I mention that because I was thinking of this book I read, about the environment. I forget the title of it. The Author writes about these things and also did have a small 'farm'. Which he tried to 'be green' with so to speak. And, he decided to *shit outdoors*. Uh, OK, but I guess I can see the point of that.
This guy had been seriously ill too and took the same aforementioned kinds of drugs I did. In his 'litter box' area outdoors - that spot that he crapped on when sick / on these drugs - he said that ground was
completely blighted for 2 years!!!
:goggle
It might've been more. No weeds, nothing. Barren scorched ground.
ERG.
So I have this - the bod is fucked UP. I do not feel right. I am trying to fix myself. I got new vitamins, I was so happy because they were on sale and looked really good, I had high hopes that they'd be a good 'fixer upper'. I opened them and saw - Giant Horse Pills. I can't swallow that. I nearly cried. And I'm not an overemotional person. Oh well, I'll just have to find some smaller ones. Sigh.
And I used to be very in shape, an
Athlete even - I played serious Tennis. Now, I can barely walk a half a block without feeling like I'm going to keel over. Everything just
hurts. The skeletal system - this is what these drugs wreak havoc on. I got it. It scares me. How bad will it get? Will I get MS or RA? (Yes, these are potential side effects too.)
Anyway, this illness gave me 'body integrity' issues, I am trying to fix myself up. Goes for the mind, too - no need to dwell on things, it will not help. (This illness was the result of a pretty grisly accident also, you
don't want to know. And - I've got to keep my mind off of that, also.)
Being a Female: I don't care because I can't change it. Well, I guess I *could*. But who cares? IMO you're 'still you'. Same with racism - who cares? People are people. It's ridiculous.

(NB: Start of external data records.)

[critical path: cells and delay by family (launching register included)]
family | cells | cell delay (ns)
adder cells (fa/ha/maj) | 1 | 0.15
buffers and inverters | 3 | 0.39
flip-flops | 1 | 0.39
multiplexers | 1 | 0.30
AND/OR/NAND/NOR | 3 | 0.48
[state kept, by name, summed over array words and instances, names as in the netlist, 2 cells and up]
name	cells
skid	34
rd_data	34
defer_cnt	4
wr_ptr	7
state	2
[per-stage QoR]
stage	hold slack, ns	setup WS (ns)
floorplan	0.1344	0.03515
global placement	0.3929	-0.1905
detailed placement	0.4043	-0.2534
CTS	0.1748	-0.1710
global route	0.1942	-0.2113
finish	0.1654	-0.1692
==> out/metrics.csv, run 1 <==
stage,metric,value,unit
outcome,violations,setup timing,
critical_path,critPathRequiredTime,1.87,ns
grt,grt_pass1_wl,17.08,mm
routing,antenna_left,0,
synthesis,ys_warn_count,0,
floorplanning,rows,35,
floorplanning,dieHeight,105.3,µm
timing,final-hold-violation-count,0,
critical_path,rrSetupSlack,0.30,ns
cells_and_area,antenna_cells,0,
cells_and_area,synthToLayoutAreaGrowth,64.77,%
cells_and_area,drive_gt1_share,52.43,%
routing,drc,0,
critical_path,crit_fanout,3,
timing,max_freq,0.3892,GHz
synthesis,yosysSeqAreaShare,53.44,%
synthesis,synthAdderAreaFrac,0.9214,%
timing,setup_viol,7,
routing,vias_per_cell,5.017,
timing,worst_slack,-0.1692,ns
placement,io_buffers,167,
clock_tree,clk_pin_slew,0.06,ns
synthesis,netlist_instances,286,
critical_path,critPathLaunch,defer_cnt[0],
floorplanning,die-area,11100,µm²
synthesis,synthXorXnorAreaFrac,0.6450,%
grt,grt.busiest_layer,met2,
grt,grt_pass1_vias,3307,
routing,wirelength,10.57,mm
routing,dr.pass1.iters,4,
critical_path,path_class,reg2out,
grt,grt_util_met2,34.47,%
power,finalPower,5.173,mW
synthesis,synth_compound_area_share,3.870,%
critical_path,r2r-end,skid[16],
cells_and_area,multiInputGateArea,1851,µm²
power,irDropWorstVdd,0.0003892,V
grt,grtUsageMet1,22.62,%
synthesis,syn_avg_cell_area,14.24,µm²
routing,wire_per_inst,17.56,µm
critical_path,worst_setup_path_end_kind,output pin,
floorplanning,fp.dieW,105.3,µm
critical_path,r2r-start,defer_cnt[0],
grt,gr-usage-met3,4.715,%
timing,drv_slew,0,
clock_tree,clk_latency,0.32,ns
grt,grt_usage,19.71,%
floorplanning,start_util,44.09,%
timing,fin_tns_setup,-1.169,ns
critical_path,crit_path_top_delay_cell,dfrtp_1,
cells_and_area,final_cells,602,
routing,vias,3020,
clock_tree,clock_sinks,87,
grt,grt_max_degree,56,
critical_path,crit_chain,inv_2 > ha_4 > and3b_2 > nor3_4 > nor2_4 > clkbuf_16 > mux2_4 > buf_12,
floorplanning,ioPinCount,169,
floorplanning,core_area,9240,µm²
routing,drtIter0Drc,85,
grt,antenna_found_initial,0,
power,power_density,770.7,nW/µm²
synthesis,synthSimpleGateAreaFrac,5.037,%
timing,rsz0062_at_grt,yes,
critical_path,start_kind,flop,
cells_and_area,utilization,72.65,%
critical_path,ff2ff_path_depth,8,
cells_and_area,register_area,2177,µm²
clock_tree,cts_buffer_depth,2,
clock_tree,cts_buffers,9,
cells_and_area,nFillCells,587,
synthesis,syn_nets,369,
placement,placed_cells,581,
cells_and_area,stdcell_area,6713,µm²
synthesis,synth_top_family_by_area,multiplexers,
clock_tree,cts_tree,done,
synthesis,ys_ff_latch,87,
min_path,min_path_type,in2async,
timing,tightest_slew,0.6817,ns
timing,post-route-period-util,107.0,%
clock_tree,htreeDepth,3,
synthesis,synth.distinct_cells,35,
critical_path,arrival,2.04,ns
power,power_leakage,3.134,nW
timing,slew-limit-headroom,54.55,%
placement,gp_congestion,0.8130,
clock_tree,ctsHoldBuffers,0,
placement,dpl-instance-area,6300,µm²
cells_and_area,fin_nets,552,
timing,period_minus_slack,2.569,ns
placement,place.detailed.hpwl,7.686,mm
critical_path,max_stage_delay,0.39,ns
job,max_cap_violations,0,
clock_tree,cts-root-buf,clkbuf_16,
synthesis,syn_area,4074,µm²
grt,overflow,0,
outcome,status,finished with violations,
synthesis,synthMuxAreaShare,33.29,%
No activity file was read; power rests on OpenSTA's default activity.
`config.mk`:
```
export PLATFORM = sky130hd
export DESIGN_NAME = gun_flash_ctl
export DESIGN_NICKNAME = d
export VERILOG_FILES = /design/src/rtl/gun_flash_ctl.sv
export SDC_FILE = /design/constraint.sdc
export NUM_CORES = 1
export LEC_CHECK = 0
export ABC_AREA = 1
export CORE_MARGIN = 8
export CORE_UTILIZATION = 60
export CTS_BUF_LIST = sky130_fd_sc_hd__clkbuf_16
export DETAILED_ROUTE_END_ITERATION = 6
export DONT_BUFFER_PORTS = 1
export PLACE_DENSITY = 0.77
export SETUP_SLACK_MARGIN = 0.3
export SYNTH_ARGS = -nofsm -noshare
export SYNTH_HDL_FRONTEND = slang
export SYNTH_SLANG_ARGS = --single-unit
```
`constraint.sdc`:
```
create_clock -name clk -period 1.6 [get_ports clk]
set_input_delay 0.24 -clock clk [delete_from_list [all_inputs] [get_ports clk]]
set_output_delay 0.24 -clock clk [all_outputs]
set_load 0.02 [all_outputs]
```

I have a 'boyish' body - not much T & A happening here. Does this have something to do with how I view myself? I read some article recently, about some 'research' or - ? - along the lines of - larger / broader hipped women are more sexual because 'they know' or the brain knows the hips are wide enough to pass a child. Yeah, I don't know about that. Fairly recent thing discussed in various places, you all probably saw it somewhere.
I have slim hips, I have the type of body that would probably inspire envy in some - tall, long legs, slim hips, 34B chest. Yes I can wear those skinny jeans, I have a pair on right now - neon blue
But men, it seems to me, do not really find my body type attractive. And if you are tall - (I'm around 5,10) - this intimidates men. Put heels on - yeah then I am *really tall* and people look at you like a freak. They like to stare, some will tell you how gorgeous and exotic looking you are, few will really want to talk to you or they seem afraid of you or semi hostile ~
It's a good bod for clothes, and that's about it. I am also very clumsy, which seems to be common among my fellows. It's a long way down there. And the world is built for smaller people.
It seems to me - I'm thinking about what I'm writing here - I mostly think about how I
interact with 'the world'.
I don't think of myself in terms of my gender. I'm worried about falling down the stairs! Oooo
It is a weird thing, too. To be used to being strong and fit - and now I feel like a busted down Senior Citizen. Lord.
My uterus is the least of my issues. And never really was. I always had regular, not too bad on the cramps or PMS, periods. I am now kind of worried about my bowels - if you'd like to hear about that ~
Sex? I do not think much about. I am single. I can't find any good men. And I really don't care at this point. What little sex drive I had - was kilt off by the strange drugs also.
I do have body insecurity also - why shouldn't the guy just get a hooker? Why me? Again, I consider myself a Jane Average type - wouldn't the / any guy rather have the big boobed, big booty'd type like Courtney Stodden or Kim K?
I also have kind of an abrasive personality. I'm grouchy and I yell at people. I am quite cynical and have a dim view of just about everything. That's another perk of having your own biz - your partners feel absolutely free to tell you shut it already!
ALL of my problems could be *solved* - if only I could be the Nope Octopus!
I don't know. Just some errant thoughts. It is most interesting to me to read others' thoughts on these issues.